Art per square inch
January 26, 2007 11:50 PM   Subscribe

How to scale prices for my paintings

My first MeFi question, so please be be nice!
I'm an artist, I price my paintings by the square inch, furthermore, prices are scaled by cost per unit.
Example: the smallest size work is 5"x5" and retails for $xxx, cost per unit = 10. The largest 60x60, retails $xx,xxx, cpu = 3.
All the rest of the sizes inbetween are priced accordingly.
What is the term for this price scale? (yeah "Price Gouger" "Swindler's List" ha ha! I need the real term, folks)
For the big points & prizes, how do I use the scale to increase next year's prices by a (small) percentage?
Many thanks.
posted by artdrectr to Media & Arts (4 answers total) 1 user marked this as a favorite
 
I'm a little confused. It looks like you've already figure all of this out. It seems like the most difficult part of the whole pricing scheme is figuring out what the cpu for any given painting is.

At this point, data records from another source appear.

### src/agp_aux_gpio.sv
// Aux pin and input precharge buffer register block
`timescale 1ns/1ps
module agp_aux_gpio #(
  parameter logic [7:0] SILICON_REV_CODE = 8'h5A // Arbitrary value
) (
  input  wire logic                     clk,
  input  wire logic                     rst_n,
  input  wire agp_pkg::agp_req_t        req,
  output agp_pkg::agp_rsp_t             rsp,
  input  wire logic                     serial_ctrl_mode,
  input  wire logic [4:0]               shared_pin_in,
  output agp_pkg::agp_pin_drive_t       pin_drive,
  output logic [4:0]                    dedicated_pin_level,
  output logic                          aux_pins_global_enable,
  output logic                          ch1_neg_input_buffer_on,
  output logic                          ch1_pos_input_buffer_on,
  output logic                          ch0_neg_input_buffer_on,
  output logic                          ch0_pos_input_buffer_on
);

  logic [7:0] pin_enable_direction;
  logic [7:0] pin_output_levels;
  logic [4:0] pin_input_levels;
  logic [7:0] input_prebuffer_ch01;
  logic [4:0] pin_sampled;
  logic       gpio_active;
  logic [4:0] pin_is_output;
  logic [7:0] next_rdata;

  agp_pin_sync u_sync (
    .clk       (clk),
    .rst_n     (rst_n),
    .pin_async (shared_pin_in),
    .pin_level (pin_sampled)
  );

  // ------------------------------------------------------------------
  // Mode decode
  // ------------------------------------------------------------------
  // Pin-control mode keeps the dedicated function regardless of bit 7
  assign gpio_active = serial_ctrl_mode
                     & pin_enable_direction[agp_pkg::AGP_GLOBAL_EN_BIT];
  assign pin_is_output = {5{gpio_active}}
                       & pin_enable_direction[4:0];

  // Read-only and unmapped addresses never hit a writable register
  function automatic logic wr_hit(input agp_pkg::agp_req_t req_in,
                                  input logic [7:0]        addr_in);
    return req_in.wr_en && (req_in.addr == addr_in);
  endfunction

  // ------------------------------------------------------------------
  // Writable registers
  // ------------------------------------------------------------------
  always_ff @(posedge clk) begin
    if (!rst_n) begin
      pin_enable_direction <= agp_pkg::AGP_PIN_CTRL_RESET;
    end else if (wr_hit(req, agp_pkg::AGP_REG_PIN_CTRL)) begin
      pin_enable_direction <= req.wdata & agp_pkg::AGP_CTRL_WR_MASK;
    end
  end

  always_ff @(posedge clk) begin
    if (!rst_n) begin
      pin_output_levels <= agp_pkg::AGP_PIN_OUT_RESET;
    end else if (wr_hit(req, agp_pkg::AGP_REG_PIN_OUT)) begin
      pin_output_levels <= req.wdata & agp_pkg::AGP_OUT_WR_MASK;
    end
  end

  // Stored inverted so software writes the complement of the wanted enables
  always_ff @(posedge clk) begin
    if (!rst_n) begin
      input_prebuffer_ch01 <= agp_pkg::AGP_PREBUF_RESET;
    end else if (wr_hit(req, agp_pkg::AGP_REG_PREBUF_CH01)) begin
      input_prebuffer_ch01 <= ~req.wdata;
    end
  end

  // ------------------------------------------------------------------
  // Input level capture
  // ------------------------------------------------------------------
  // Only input-configured pins update; others hold their last sample
  always_ff @(posedge clk) begin
    if (!rst_n) begin
      pin_input_levels <= agp_pkg::AGP_PIN_IN_RESET;
    end else begin
      for (int i = 0; i < agp_pkg::AGP_NUM_PINS; i++) begin
        if (gpio_active && !pin_enable_direction[i]) begin
          pin_input_levels[i] <= pin_sampled[i];
        end
      end
    end
  end

  // ------------------------------------------------------------------
  // Read path
  // ------------------------------------------------------------------
  always_comb begin
    unique case (req.addr)
      agp_pkg::AGP_REG_REVISION:    next_rdata = SILICON_REV_CODE;
      agp_pkg::AGP_REG_PIN_CTRL:    next_rdata = pin_enable_direction;
      agp_pkg::AGP_REG_PIN_OUT:     next_rdata = pin_output_levels;
      agp_pkg::AGP_REG_PIN_IN:      next_rdata = {3'h0, pin_input_levels};
      agp_pkg::AGP_REG_PREBUF_CH01: next_rdata = input_prebuffer_ch01;
      default:                      next_rdata = agp_pkg::AGP_READ_ZERO;
    endcase
  end

  always_ff @(posedge clk) begin
    if (!rst_n) begin
      rsp <= '0;
    end else begin
      rsp.rvalid <= req.rd_en;
      rsp.rdata  <= req.rd_en ? next_rdata : agp_pkg::AGP_READ_ZERO;
    end
  end

  // ------------------------------------------------------------------
  // Pin drivers and block outputs
  // ------------------------------------------------------------------
  // Enable is active low; all drivers off while the global enable is clear
  always_ff @(posedge clk) begin
    if (!rst_n) begin
      pin_drive.out_level <= agp_pkg::AGP_LEVEL_RESET;
      pin_drive.oe_n      <= agp_pkg::AGP_OE_N_RESET;
    end else begin
      pin_drive.out_level <= pin_output_levels[4:0] & pin_is_output;
      pin_drive.oe_n      <= ~pin_is_output;
    end
  end

  always_ff @(posedge clk) begin
    if (!rst_n) begin
      dedicated_pin_level    <= agp_pkg::AGP_PIN_IN_RESET;
      aux_pins_global_enable <= agp_pkg::AGP_GLOBAL_EN_RESET;
    end else begin
      dedicated_pin_level    <= pin_sampled;
      aux_pins_global_enable <= gpio_active;
    end
  end

  always_ff @(posedge clk) begin
    if (!rst_n) begin
      {ch1_neg_input_buffer_on, ch1_pos_input_buffer_on,
       ch0_neg_input_buffer_on,
       ch0_pos_input_buffer_on} <= agp_pkg::AGP_BUF_ON_RESET;
    end else begin
      {ch1_neg_input_buffer_on, ch1_pos_input_buffer_on,
       ch0_neg_input_buffer_on,
       ch0_pos_input_buffer_on} <= input_prebuffer_ch01[3:0];
    end
  end

endmodule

length x height x cpu = cost. Next year, you increase cpu by whatever percent you want, say 5%, and you get length x height x (1.05)(cpu), or just 1.05 x last year's cost.

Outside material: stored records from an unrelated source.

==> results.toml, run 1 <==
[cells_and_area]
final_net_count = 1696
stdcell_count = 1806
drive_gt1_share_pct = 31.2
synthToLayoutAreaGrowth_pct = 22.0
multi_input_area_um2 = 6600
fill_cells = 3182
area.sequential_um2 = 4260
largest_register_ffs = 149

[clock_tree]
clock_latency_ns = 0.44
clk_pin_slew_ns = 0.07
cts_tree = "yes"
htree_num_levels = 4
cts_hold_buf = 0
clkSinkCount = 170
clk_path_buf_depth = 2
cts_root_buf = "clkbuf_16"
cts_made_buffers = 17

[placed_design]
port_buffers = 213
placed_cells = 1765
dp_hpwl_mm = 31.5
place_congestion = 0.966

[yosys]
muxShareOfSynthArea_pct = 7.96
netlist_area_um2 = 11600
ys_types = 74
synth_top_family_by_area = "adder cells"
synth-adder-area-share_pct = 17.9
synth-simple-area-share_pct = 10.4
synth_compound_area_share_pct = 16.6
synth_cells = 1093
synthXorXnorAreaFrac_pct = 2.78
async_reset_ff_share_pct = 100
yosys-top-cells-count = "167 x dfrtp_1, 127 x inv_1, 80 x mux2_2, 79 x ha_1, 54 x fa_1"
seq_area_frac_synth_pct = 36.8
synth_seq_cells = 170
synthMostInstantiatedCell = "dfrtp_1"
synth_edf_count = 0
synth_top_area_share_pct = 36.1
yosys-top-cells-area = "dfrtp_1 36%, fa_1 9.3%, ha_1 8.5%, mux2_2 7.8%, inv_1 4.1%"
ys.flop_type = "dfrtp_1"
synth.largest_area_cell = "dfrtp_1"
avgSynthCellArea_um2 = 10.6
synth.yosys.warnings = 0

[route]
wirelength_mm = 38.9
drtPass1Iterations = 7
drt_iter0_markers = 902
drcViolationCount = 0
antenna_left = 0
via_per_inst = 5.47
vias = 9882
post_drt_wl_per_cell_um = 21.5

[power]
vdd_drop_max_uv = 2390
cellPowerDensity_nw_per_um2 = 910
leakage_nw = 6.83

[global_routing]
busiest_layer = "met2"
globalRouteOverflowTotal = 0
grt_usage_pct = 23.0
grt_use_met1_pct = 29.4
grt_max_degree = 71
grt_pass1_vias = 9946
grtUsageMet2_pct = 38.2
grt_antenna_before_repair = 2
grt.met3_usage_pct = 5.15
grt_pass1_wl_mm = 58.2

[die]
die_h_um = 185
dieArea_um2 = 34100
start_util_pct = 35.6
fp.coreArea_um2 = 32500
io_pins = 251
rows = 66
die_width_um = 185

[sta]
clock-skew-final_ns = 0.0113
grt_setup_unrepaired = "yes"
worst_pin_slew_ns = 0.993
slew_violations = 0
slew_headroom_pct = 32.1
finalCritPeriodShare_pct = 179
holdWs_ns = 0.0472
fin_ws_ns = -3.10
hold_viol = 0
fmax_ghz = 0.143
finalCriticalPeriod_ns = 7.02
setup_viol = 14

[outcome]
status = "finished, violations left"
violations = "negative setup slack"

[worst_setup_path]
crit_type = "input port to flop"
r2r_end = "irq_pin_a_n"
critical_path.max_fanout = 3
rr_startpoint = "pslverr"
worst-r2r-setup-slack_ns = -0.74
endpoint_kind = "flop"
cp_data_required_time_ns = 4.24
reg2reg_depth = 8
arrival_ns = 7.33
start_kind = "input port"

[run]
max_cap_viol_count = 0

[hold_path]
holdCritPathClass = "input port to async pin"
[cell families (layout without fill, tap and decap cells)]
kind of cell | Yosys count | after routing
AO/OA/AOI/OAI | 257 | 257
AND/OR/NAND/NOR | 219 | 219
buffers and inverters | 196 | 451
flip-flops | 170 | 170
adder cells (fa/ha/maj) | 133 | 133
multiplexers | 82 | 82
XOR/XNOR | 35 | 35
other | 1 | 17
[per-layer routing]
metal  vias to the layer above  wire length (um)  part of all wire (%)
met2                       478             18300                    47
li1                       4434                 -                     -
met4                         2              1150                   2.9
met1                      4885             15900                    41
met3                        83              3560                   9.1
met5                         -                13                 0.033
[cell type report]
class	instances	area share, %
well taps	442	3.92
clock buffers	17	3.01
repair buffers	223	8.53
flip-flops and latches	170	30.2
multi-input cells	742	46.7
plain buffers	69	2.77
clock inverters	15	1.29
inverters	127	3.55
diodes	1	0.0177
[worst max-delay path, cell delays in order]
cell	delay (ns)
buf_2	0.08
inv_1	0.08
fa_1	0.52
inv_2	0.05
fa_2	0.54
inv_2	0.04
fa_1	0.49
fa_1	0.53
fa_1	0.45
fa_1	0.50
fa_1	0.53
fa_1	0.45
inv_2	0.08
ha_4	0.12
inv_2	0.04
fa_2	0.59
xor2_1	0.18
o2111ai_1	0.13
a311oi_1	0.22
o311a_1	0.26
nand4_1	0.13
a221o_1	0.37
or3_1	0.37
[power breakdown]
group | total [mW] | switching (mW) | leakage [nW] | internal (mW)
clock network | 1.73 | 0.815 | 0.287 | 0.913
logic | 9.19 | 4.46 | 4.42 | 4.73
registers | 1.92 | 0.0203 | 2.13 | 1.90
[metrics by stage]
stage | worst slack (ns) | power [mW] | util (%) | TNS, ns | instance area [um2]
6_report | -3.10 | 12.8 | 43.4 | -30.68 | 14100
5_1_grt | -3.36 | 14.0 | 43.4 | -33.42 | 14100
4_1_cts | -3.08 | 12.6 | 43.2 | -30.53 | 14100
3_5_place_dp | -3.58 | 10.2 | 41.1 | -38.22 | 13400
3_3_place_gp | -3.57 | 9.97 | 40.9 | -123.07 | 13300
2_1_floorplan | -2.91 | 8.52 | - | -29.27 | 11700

But that's really simple math...is this kind of thing what you are looking for?
posted by folara at 10:03 AM on January 27, 2007


Is this "art" or wall covering? Shouldn't the market dictate the price for art, and shouldn't the cpu be irrelevant?

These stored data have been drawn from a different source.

**src/verilog/afe_cfg_defs.svh**
```systemverilog
// field positions, reset value and timing counts of the serial configuration port
`ifndef AFE_CFG_DEFS_SVH
`define AFE_CFG_DEFS_SVH
`define CFG_WIDTH          16
`define CFG_RESET          16'h0000
`define CFG_MEASURE_BIT    15
`define CFG_ROUTE_BIT      14
`define CFG_CURRENT_HI     13
`define CFG_CURRENT_LO     12
`define CFG_GAIN_BIT       11
`define CFG_CM_HI          10
`define CFG_CM_LO          8
`define CFG_OUTREF_BIT     7
`define CFG_DIAG_BIT       6
`define CLK_PERIOD_NS      20
`define LINK_CLK_MIN_NS    100
`define LINK_CLK_MIN_CYC   ((`LINK_CLK_MIN_NS + `CLK_PERIOD_NS - 1) / `CLK_PERIOD_NS)
`endif

```
**src/verilog/afe_cfg_pkg.sv**
```systemverilog
// types of the serial configuration port
package afe_cfg_pkg;
  typedef enum logic [1:0] {
    CUR_100UA = 2'b00,
    CUR_200UA = 2'b01,
    CUR_1MA   = 2'b10,
    CUR_2MA   = 2'b11
  } current_level_t;
  typedef enum logic [3:0] {
    CM_HALF    = 4'h0,
    CM_5_8     = 4'h1,
    CM_3_4     = 4'h2,
    CM_7_8     = 4'h3,
    CM_3_8     = 4'h4,
    CM_1_4     = 4'h5,
    CM_1_8     = 4'h6
  } cm_level_t;
  typedef enum logic [1:0] {
    LINK_IDLE  = 2'b00,
    LINK_SHIFT = 2'b01
  } link_state_t;
endpackage : afe_cfg_pkg

```
**src/verilog/sensor_afe_serial_config.sv**
```systemverilog
// serial configuration shift register and holding register of the sensor front end
`timescale 1ns/1ns
`include "afe_cfg_defs.svh"

module sensor_afe_serial_config (
  // clock and reset
  input  wire logic                      core_clk,
  input  wire logic                      rst,
  // serial pins
  input  wire logic                      serial_clk,
  input  wire logic                      chip_select_n,
  input  wire logic                      serial_in,
  output logic                           serial_out_diag_pin,
  output logic                           serial_out_oe,
  // decoded configuration
  output logic                           measure_select,
  output logic                           current_route_select,
  output afe_cfg_pkg::current_level_t    current_level,
  output logic                           amp_gain_select,
  output logic [2:0]                     common_mode_select,
  output afe_cfg_pkg::cm_level_t         common_mode_level,
  output logic                           output_reference_select,
  output logic                           output_to_ground,
  output logic                           diagnostic_enable,
  output logic                           thermal_resistor_drive,
  output logic                           calibration_drive,
  output logic                           temp_to_output
);
  import afe_cfg_pkg::*;

  // three-stage samplers; only stages two and three are compared
  logic [2:0] sclk_sync;
  logic [2:0] cs_sync;
  logic [2:0] sdi_sync;
  logic       sclk_level;
  logic       cs_level;
  logic       sdi_level;
  logic       next_sclk_level;
  logic       next_cs_level;
  logic       next_sdi_level;

  always_comb begin
    next_sclk_level = (sclk_sync[1] == sclk_sync[2]) ? sclk_sync[2] : sclk_level;
    next_cs_level   = (cs_sync[1] == cs_sync[2]) ? cs_sync[2] : cs_level;
    next_sdi_level  = (sdi_sync[1] == sdi_sync[2]) ? sdi_sync[2] : sdi_level;
  end

  always_ff @(posedge core_clk or posedge rst) begin
    if (rst) begin
      sclk_sync  <= 3'h7;
      cs_sync    <= 3'h7;
      sdi_sync   <= 3'h0;
      sclk_level <= 1'b1;
      cs_level   <= 1'b1;
      sdi_level  <= 1'b0;
    end else begin
      sclk_sync  <= {sclk_sync[1:0], serial_clk};
      cs_sync    <= {cs_sync[1:0], chip_select_n};
      sdi_sync   <= {sdi_sync[1:0], serial_in};
      sclk_level <= next_sclk_level;
      cs_level   <= next_cs_level;
      sdi_level  <= next_sdi_level;
    end
  end

  // edge detection on the filtered levels
  logic sclk_rise;
  logic cs_fall;
  logic cs_rise;
  assign sclk_rise = next_sclk_level & ~sclk_level;
  assign cs_fall   = ~next_cs_level & cs_level;
  assign cs_rise   = next_cs_level & ~cs_level;

  // frame state, shift register and holding register
  link_state_t               state;
  link_state_t               next_state;
  logic [`CFG_WIDTH-1:0]     shift_reg;
  logic [`CFG_WIDTH-1:0]     next_shift_reg;
  logic [`CFG_WIDTH-1:0]     holding;
  logic [`CFG_WIDTH-1:0]     next_holding;

  always_comb begin
    next_state     = state;
    next_shift_reg = shift_reg;
    next_holding   = holding;
    case (state)
      LINK_IDLE: begin
        if (cs_fall) begin
          next_state = LINK_SHIFT;
        end
      end
      LINK_SHIFT: begin
        if (cs_rise) begin
          // a short frame still latches; the host owns the sixteen-bit count
          next_holding = shift_reg;
          next_state   = LINK_IDLE;
        end else if (sclk_rise) begin
          next_shift_reg = {shift_reg[`CFG_WIDTH-2:0], sdi_level};
        end
      end
      default: begin
        next_state = LINK_IDLE;
      end
    endcase
  end

  always_ff @(posedge core_clk or posedge rst) begin
    if (rst) begin
      state     <= LINK_IDLE;
      shift_reg <= `CFG_RESET;
      holding   <= `CFG_RESET;
    end else begin
      state     <= next_state;
      shift_reg <= next_shift_reg;
      holding   <= next_holding;
    end
  end

  // decode of the holding register; reserved bits 5:0 are never read
  logic           dec_measure;
  logic           dec_route;
  logic [1:0]     dec_current;
  logic           dec_gain;
  logic [2:0]     dec_cm;
  cm_level_t      dec_cm_level;
  logic           dec_outref;
  logic           dec_diag;

  always_comb begin
    dec_measure = next_holding[`CFG_MEASURE_BIT];
    dec_route   = next_holding[`CFG_ROUTE_BIT];
    dec_current = next_holding[`CFG_CURRENT_HI:`CFG_CURRENT_LO];
    dec_gain    = next_holding[`CFG_GAIN_BIT];
    dec_cm      = next_holding[`CFG_CM_HI:`CFG_CM_LO];
    dec_outref  = next_holding[`CFG_OUTREF_BIT];
    dec_diag    = next_holding[`CFG_DIAG_BIT];
    // 000 and 100 both give one half, so only seven levels exist
    case (dec_cm)
      3'h0:    dec_cm_level = CM_HALF;
      3'h1:    dec_cm_level = CM_5_8;
      3'h2:    dec_cm_level = CM_3_4;
      3'h3:    dec_cm_level = CM_7_8;
      3'h4:    dec_cm_level = CM_HALF;
      3'h5:    dec_cm_level = CM_3_8;
      3'h6:    dec_cm_level = CM_1_4;
      3'h7:    dec_cm_level = CM_1_8;
      default: dec_cm_level = CM_HALF;
    endcase
  end

  // registered outputs
  always_ff @(posedge core_clk or posedge rst) begin
    if (rst) begin
      measure_select          <= 1'b0;
      current_route_select    <= 1'b0;
      current_level           <= CUR_100UA;
      amp_gain_select         <= 1'b0;
      common_mode_select      <= 3'h0;
      common_mode_level       <= CM_HALF;
      output_reference_select <= 1'b0;
      output_to_ground        <= 1'b0;
      diagnostic_enable       <= 1'b0;
      thermal_resistor_drive  <= 1'b0;
      calibration_drive       <= 1'b0;
      temp_to_output          <= 1'b0;
      serial_out_diag_pin     <= 1'b0;
      serial_out_oe           <= 1'b1;
    end else begin
      measure_select          <= dec_measure;
      current_route_select    <= dec_route;
      current_level           <= current_level_t'(dec_current);
      amp_gain_select         <= dec_gain;
      common_mode_select      <= dec_cm;
      common_mode_level       <= dec_cm_level;
      output_reference_select <= dec_outref;
      output_to_ground        <= dec_measure | dec_outref;
      diagnostic_enable       <= dec_diag;
      // current is sourced only in temperature mode, on one pin at a time
      thermal_resistor_drive  <= dec_measure & ~dec_route;
      calibration_drive       <= dec_measure & dec_route;
      temp_to_output          <= dec_measure;
      // oldest bit leaves first; pin released to the diagnostic path when enabled
      serial_out_diag_pin     <= next_shift_reg[`CFG_WIDTH-1];
      serial_out_oe           <= ~dec_diag;
    end
  end

  // assertions
  property p_shift_on_rise;
    @(posedge core_clk) disable iff (rst)
      (state == LINK_SHIFT && !cs_rise && sclk_rise) |=>
        shift_reg == {$past(shift_reg[`CFG_WIDTH-2:0]), $past(sdi_level)};
  endproperty
  a_shift_on_rise: assert property (p_shift_on_rise) else $error("shift failed");

  property p_frame_start;
    @(posedge core_clk) disable iff (rst) (state == LINK_IDLE && cs_fall) |=> state == LINK_SHIFT;
  endproperty
  a_frame_start: assert property (p_frame_start) else $error("frame did not open on select fall");

  property p_no_shift_idle;
    @(posedge core_clk) disable iff (rst) (state == LINK_IDLE) |=> $stable(shift_reg);
  endproperty
  a_no_shift_idle: assert property (p_no_shift_idle) else $error("shift while deselected");

  property p_latch;
    @(posedge core_clk) disable iff (rst)
      (state == LINK_SHIFT && cs_rise) |=> holding == $past(shift_reg) ##1 measure_select == holding[15];
  endproperty
  a_latch: assert property (p_latch) else $error("holding not loaded on select rise");

  property p_hold_stable;
    @(posedge core_clk) disable iff (rst) !(state == LINK_SHIFT && cs_rise) |=> $stable(holding);
  endproperty
  a_hold_stable: assert property (p_hold_stable) else $error("holding changed outside latch");

  property p_one_pin;
    @(posedge core_clk) disable iff (rst) !(thermal_resistor_drive && calibration_drive);
  endproperty
  a_one_pin: assert property (p_one_pin) else $error("current on both pins");

  property p_route;
    @(posedge core_clk) disable iff (rst)
      temp_to_output |-> (thermal_resistor_drive == !current_route_select) && output_to_ground;
  endproperty
  a_route: assert property (p_route) else $error("temperature routing wrong");

  property p_ref;
    @(posedge core_clk) disable iff (rst) !measure_select |-> output_to_ground == output_reference_select;
  endproperty
  a_ref: assert property (p_ref) else $error("pH output reference wrong");

  property p_diag;
    @(posedge core_clk) disable iff (rst) serial_out_oe == !diagnostic_enable;
  endproperty
  a_diag: assert property (p_diag) else $error("diagnostic enable not honoured");

  property p_cm;
    @(posedge core_clk) disable iff (rst)
      (common_mode_select == 3'h4) |-> common_mode_level == CM_HALF;
  endproperty
  a_cm: assert property (p_cm) else $error("common-mode alias wrong");

  property p_sdo;
    @(posedge core_clk) disable iff (rst) ##1 serial_out_diag_pin == shift_reg[15];
  endproperty
  a_sdo: assert property (p_sdo) else $error("serial out not shift msb");

  // outputs are registered from the next holding value, so they track holding every cycle
  property p_mode_field;
    @(posedge core_clk) disable iff (rst) measure_select == holding[`CFG_MEASURE_BIT];
  endproperty
  a_mode_field: assert property (p_mode_field) else $error("measurement mode field wrong");

  property p_route_field;
    @(posedge core_clk) disable iff (rst) current_route_select == holding[`CFG_ROUTE_BIT];
  endproperty
  a_route_field: assert property (p_route_field) else $error("current route field wrong");

  property p_current_field;
    @(posedge core_clk) disable iff (rst)
      current_level == current_level_t'(holding[`CFG_CURRENT_HI:`CFG_CURRENT_LO]);
  endproperty
  a_current_field: assert property (p_current_field) else $error("current level field wrong");

  property p_gain_field;
    @(posedge core_clk) disable iff (rst) amp_gain_select == holding[`CFG_GAIN_BIT];
  endproperty
  a_gain_field: assert property (p_gain_field) else $error("gain field wrong");

  property p_outref_field;
    @(posedge core_clk) disable iff (rst) output_reference_select == holding[`CFG_OUTREF_BIT];
  endproperty
  a_outref_field: assert property (p_outref_field) else $error("output reference field wrong");

  property p_diag_field;
    @(posedge core_clk) disable iff (rst) diagnostic_enable == holding[`CFG_DIAG_BIT];
  endproperty
  a_diag_field: assert property (p_diag_field) else $error("diagnostic enable field wrong");

  c_frame: cover property (@(posedge core_clk) disable iff (rst) state == LINK_SHIFT && cs_rise);
  c_temp: cover property (@(posedge core_clk) disable iff (rst) calibration_drive);
  c_diag: cover property (@(posedge core_clk) disable iff (rst) diagnostic_enable);
  c_stray: cover property (@(posedge core_clk) disable iff (rst) state == LINK_IDLE && sclk_rise);
  c_max_current: cover property (@(posedge core_clk) disable iff (rst) amp_gain_select && current_level == CUR_2MA);
endmodule : sensor_afe_serial_config

```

Sorry, that's not nice, but you said you're an artist. I would think it's really difficult to put a creativity premium on a cpu basis; hence, the market.
posted by sagwalla at 1:03 PM on January 27, 2007


Pricing your artwork is one of the hardest things to do for new artists, period. It takes time and price experimentation. I run a small business for art promotion and sales. You gauge interest with the amount of money your audience is likely to have. If, you're quickly selling everything you make your prices are too low. If you can't sell a damn thing your prices are too high. For some I recommend having cheap posters, more expensive giclee prints and original artwork. My wife does this and income is about 50% original / 50% prints, posters.
posted by edgeways at 2:51 PM on January 27, 2007


Response by poster: folara: you're the closest to what I'm looking for. Yes, the most difficult part is figuring out the cpu's. I know the minimum & maximum, but I was hoping there was a formula I could plug in for determining all the cpu's in between, so they are relative. Part of it is simple math, I suppose. If there is a name for the formula, I'd like to know that.

sagwalla & edgeways: I simply want my paintings to be relative in price to whatever size a patron might purchase.
I'm looking for a mathematical formula, but thanks for posting your advice.